24 And if a man lies, yes, lies with her, so that her (state of) being-apart is upon him, 
he will remain-tamei for seven days,
any place-of-lying upon which he lies becomes tamei.
25 Now a woman-when the flow of her blood flows for many days, when it is not the time of her being-apart,
or when it flows out over-and-above her being-apart, 
all the days of her tamei flow she shall be like (during) the days of her being-apart,
she is tamei.
26 Any lying-place upon which she lies, all the days of her flow, shall be for her like the lying-place (during) her being-apart, 
and any vessel that she sits upon shall be tamei, like the tum’a of her being-apart.
27 Whoever touches them becomes tamei;
he is to scrub his garments and wash in water,
and will remain-tamei until sunset.
28 Now when she is purified from her flow, 
she is to number seven days, 
and afterward, she becomes pure.
29 And on the eighth day she is to take herself two turtledoves or two young pigeons 
and is to bring them to the priest, to the entrance of the Tent of Appointment.
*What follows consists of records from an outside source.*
This is an optimization exercise on Yosys and OpenROAD, whose aim is small area and a short achievable clock period, not a production implementation.
Function was checked by simulation only, so behaviour that the tests miss may differ from the original.
No activity file was given, so power comes from the tool's default toggle rates.

File: config.mk
export PLATFORM = sky130hd
export DESIGN_NAME = datapath_top
export DESIGN_NICKNAME = datapath_top
export VERILOG_FILES = /design/flow/design.v
export SDC_FILE = /design/flow/constraint.sdc
export NUM_CORES = 4
export LEC_CHECK = 0
export CAP_MARGIN = 20
export CORE_MARGIN = 2
export CORE_UTILIZATION = 40
export SETUP_SLACK_MARGIN = 4.0
export SLEW_MARGIN = 20
export SYNTH_HIERARCHICAL = 1
export TNS_END_PERCENT = 0
File: constraint.sdc
create_clock -name core_clock -period 7.5 [get_ports {clk}]
set_input_delay 1.5000 -clock core_clock [delete_from_list [all_inputs] [get_ports {clk}]]
set_output_delay 1.5000 -clock core_clock [all_outputs]
set_load 0.01 [all_outputs]
File: design.v
module datapath_top (
  input  wire        clk,
  input  wire        rst_n,
  input  wire [4:0]  rs1,
  input  wire [4:0]  rs2,
  input  wire [4:0]  rd,
  input  wire        we,
  input  wire        use_imm,
  input  wire [31:0] imm,
  input  wire [3:0]  ctrl,
  output reg  [31:0] result,
  output reg         zero,
  output reg  [31:0] store_data
);
  reg  [4:0]  rs1_q, rs2_q, rd_q;
  reg         we_q, use_imm_q;
  reg  [31:0] imm_q;
  reg  [3:0]  ctrl_q;
  wire [31:0] res_d, sd_d;
  wire        zero_d;
  always @(posedge clk) begin
    rs1_q      <= rs1;
    rs2_q      <= rs2;
    rd_q       <= rd;
    we_q       <= we;
    use_imm_q  <= use_imm;
    imm_q      <= imm;
    ctrl_q     <= ctrl;
    result     <= res_d;
    zero       <= zero_d;
    store_data <= sd_d;
  end
  datapath u_dp (
    .clk(clk),
    .rst_n(rst_n),
    .rs1(rs1_q),
    .rs2(rs2_q),
    .rd(rd_q),
    .we(we_q),
    .use_imm(use_imm_q),
    .imm(imm_q),
    .ctrl(ctrl_q),
    .result(res_d),
    .zero(zero_d),
    .store_data(sd_d)
  );
endmodule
30 The priest is to sacrifice the one as a hattat-offering and the other as an offering-up,
the priest is to effect-purgation for her before the presence of YHVH, from her tamei flow.
31 You are to have the Children of Israel avoid their tum’a, 
that they not die from their tum’a
when they make my Dwelling tamei that is in their midst.
32 This is the Instruction for the one-with-a-flow 
and for (one) from whom goes out an emission of seed, becoming tamei thereby,
33 and for one infirm in her (state of) being-apart, for one who has-a-flow with his flow, male or female, 
and for a man that lies with a tamei-woman.